Rajesh Sudarsan, a PhD candidate in Computer Science, has been awarded the Paul E. Torgersen Graduate Student Research Excellence Award. The annual award is presented by the College of Engineering Graduate Student Committee as a way to showcase top research performed by graduating Masters and Doctoral students.

In his winning presentation, "A Scheduling Framework for Resizable Parallel Applications,” Sudarsan described his research on dynamic resizing of parallel applications.

As terascale supercomputers become common and petascale machines emerge, the challenge of providing effective resource management for high-end machines (e.g., System X at Virginia Tech) grows in both importance and difficulty. The most powerful HPC resources are extremely expensive to build and operate, so the cost of underutilization is high. A fundamental challenge is that conventional parallel job schedulers are static. That is, once a job is allocated a set of processors, it continues to use that same number of processors until it finishes execution. As a result, it is common to see jobs stuck in the queue because they require just a few more processors than are currently available, resulting in long queue wait times for applications and low overall system utilization.

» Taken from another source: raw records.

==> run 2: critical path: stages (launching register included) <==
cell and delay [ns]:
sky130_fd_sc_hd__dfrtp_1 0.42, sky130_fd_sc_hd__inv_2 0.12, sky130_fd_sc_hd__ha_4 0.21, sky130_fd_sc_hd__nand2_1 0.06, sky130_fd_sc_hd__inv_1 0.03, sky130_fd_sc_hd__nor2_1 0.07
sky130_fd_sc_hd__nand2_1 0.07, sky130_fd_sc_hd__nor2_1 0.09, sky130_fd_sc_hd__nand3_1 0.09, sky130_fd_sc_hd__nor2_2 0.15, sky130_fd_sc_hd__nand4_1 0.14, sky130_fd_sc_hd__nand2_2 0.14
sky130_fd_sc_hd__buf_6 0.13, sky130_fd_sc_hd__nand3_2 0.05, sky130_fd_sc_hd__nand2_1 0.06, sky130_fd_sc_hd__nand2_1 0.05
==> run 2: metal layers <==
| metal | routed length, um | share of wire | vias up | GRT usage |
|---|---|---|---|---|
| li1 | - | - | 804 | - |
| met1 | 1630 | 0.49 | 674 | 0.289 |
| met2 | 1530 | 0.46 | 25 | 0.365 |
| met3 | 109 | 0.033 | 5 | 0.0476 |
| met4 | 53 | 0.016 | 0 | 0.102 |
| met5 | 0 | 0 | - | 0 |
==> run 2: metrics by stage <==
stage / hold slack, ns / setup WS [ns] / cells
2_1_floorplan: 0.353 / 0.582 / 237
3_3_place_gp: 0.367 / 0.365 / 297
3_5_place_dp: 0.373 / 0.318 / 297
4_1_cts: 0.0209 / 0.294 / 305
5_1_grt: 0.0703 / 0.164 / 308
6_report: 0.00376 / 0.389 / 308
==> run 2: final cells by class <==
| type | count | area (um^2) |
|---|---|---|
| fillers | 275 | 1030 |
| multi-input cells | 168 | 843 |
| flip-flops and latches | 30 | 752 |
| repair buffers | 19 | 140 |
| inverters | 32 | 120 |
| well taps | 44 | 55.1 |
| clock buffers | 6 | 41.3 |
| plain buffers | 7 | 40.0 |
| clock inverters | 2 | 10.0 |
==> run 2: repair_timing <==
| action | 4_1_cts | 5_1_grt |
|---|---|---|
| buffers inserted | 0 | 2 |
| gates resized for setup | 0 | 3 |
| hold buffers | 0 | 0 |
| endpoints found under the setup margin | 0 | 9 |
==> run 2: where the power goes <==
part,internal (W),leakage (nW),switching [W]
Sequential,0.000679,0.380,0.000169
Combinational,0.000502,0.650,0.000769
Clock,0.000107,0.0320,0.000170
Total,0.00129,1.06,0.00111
==> src/rtl/bus_switch_arbiter.sv <==
// bus_switch_arbiter
//   Round-robin arbiter that sequences N requesters onto one shared bus, each
//   requester driving the bus through its own tri-state switch. Produces
//   registered one-hot switch enables, inserts TURNAROUND dead cycles between
//   owners so two switches never drive together, and optionally preempts an
//   owner after MAX_HOLD consecutive grant cycles when someone else waits.
//
// Ports
//   clk          rising-edge clock
//   rst          synchronous active-low reset
//   req[N]       per-requester request level
//   grant[N]     one-hot switch enables (registered)
//   grant_valid  high when any grant bit is high
//   grant_id     index of current owner, 0 when grant_valid is low
//   preempt      one-cycle pulse when the owner is forcibly released
module bus_switch_arbiter #(
  parameter int N          = 4,
  parameter int TURNAROUND = 1,
  parameter int MAX_HOLD   = 8,
  localparam int IDW       = (N > 1) ? $clog2(N) : 1
) (
  input  logic           clk,
  input  logic           rst,
  input  logic [N-1:0]   req,
  output logic [N-1:0]   grant,
  output logic           grant_valid,
  output logic [IDW-1:0] grant_id,
  output logic           preempt
);

  localparam int HW = (MAX_HOLD > 1) ? $clog2(MAX_HOLD) : 1;
  localparam logic [HW-1:0] HOLD_LAST = HW'((MAX_HOLD == 0) ? 0 : MAX_HOLD - 1);
  localparam logic [3:0]    TURN_LAST = 4'(TURNAROUND - 1);

  typedef enum logic [1:0] {IDLE, GRANT, TURN} state_t;

  state_t         state;
  logic [IDW-1:0] ptr;
  logic [HW-1:0]  hold_cnt;
  logic [3:0]     turn_cnt;

  logic           any_req;
  logic           owner_req;
  logic           other_req;
  logic           hold_expired;
  logic           select_now;
  logic [IDW-1:0] winner;
  logic [IDW-1:0] next_ptr;

  // First requester found scanning circularly from p.
  function automatic logic [IDW-1:0] pick(input logic [N-1:0] r,
                                          input logic [IDW-1:0] p);
    logic        found;
    logic [31:0] idx;
    pick  = '0;
    found = 1'b0;
    for (int unsigned i = 0; i < N; i++) begin
      idx = (32'(p) + i) % 32'(N);
      if (!found && r[IDW'(idx)]) begin
        pick  = IDW'(idx);
        found = 1'b1;
      end
    end
  endfunction

  function automatic logic [N-1:0] onehot(input logic [IDW-1:0] i);
    onehot    = '0;
    onehot[i] = 1'b1;
  endfunction

  always_comb begin
    any_req      = |req;
    // grant is one-hot on the owner, so masking with it isolates the owner
    owner_req    = |(req & grant);
    other_req    = |(req & ~grant);
    hold_expired = (MAX_HOLD != 0) && (hold_cnt == HOLD_LAST) && other_req;
    select_now   = (state == IDLE) || ((state == TURN) && (turn_cnt == TURN_LAST));
    winner       = pick(req, ptr);
    next_ptr     = (grant_id == IDW'(N - 1)) ? '0 : grant_id + IDW'(1);
  end

  always_ff @(posedge clk) begin
    if (!rst) begin
      state       <= IDLE;
      grant       <= '0;
      grant_valid <= 1'b0;
      grant_id    <= '0;
      preempt     <= 1'b0;
      ptr         <= '0;
      hold_cnt    <= '0;
      turn_cnt    <= '0;
    end else begin
      preempt <= 1'b0;
      case (state)
        GRANT: begin
          // A release on the same edge as an expiring hold wins: preempt only
          // fires while the owner still requests.
          if (!owner_req || hold_expired) begin
            grant       <= '0;
            grant_valid <= 1'b0;
            grant_id    <= '0;
            preempt     <= owner_req;
            ptr         <= next_ptr;
            turn_cnt    <= '0;
            state       <= TURN;
          end else if (hold_cnt != HOLD_LAST) begin
            hold_cnt <= hold_cnt + HW'(1);
          end
        end
        IDLE, TURN: begin
          if (select_now) begin
            if (any_req) begin
              grant       <= onehot(winner);
              grant_valid <= 1'b1;
              grant_id    <= winner;
              hold_cnt    <= '0;
              state       <= GRANT;
            end else begin
              state <= IDLE;
            end
          end else begin
            turn_cnt <= turn_cnt + 4'd1;
          end
        end
        default: state <= IDLE;
      endcase
    end
  end

endmodule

Sudarsan’s research aims for a more flexible and effective approach, where the set of processors allocated to jobs can be expanded or contracted at runtime. He has developed a framework called ReSHAPE to explore the potential benefits and challenges of “dynamic resizing” of parallel applications. The framework includes a programming model, a runtime library for application resizing and data redistribution, and a parallel scheduling and resource management system. In his talk before a panel of faculty judges, Sudarsan described the potential of ReSHAPE for supporting interesting and effective scheduling techniques, and reported on experimental results which demonstrate a significant improvement in cluster utilization and turn-around time for applications executed using ReSHAPE.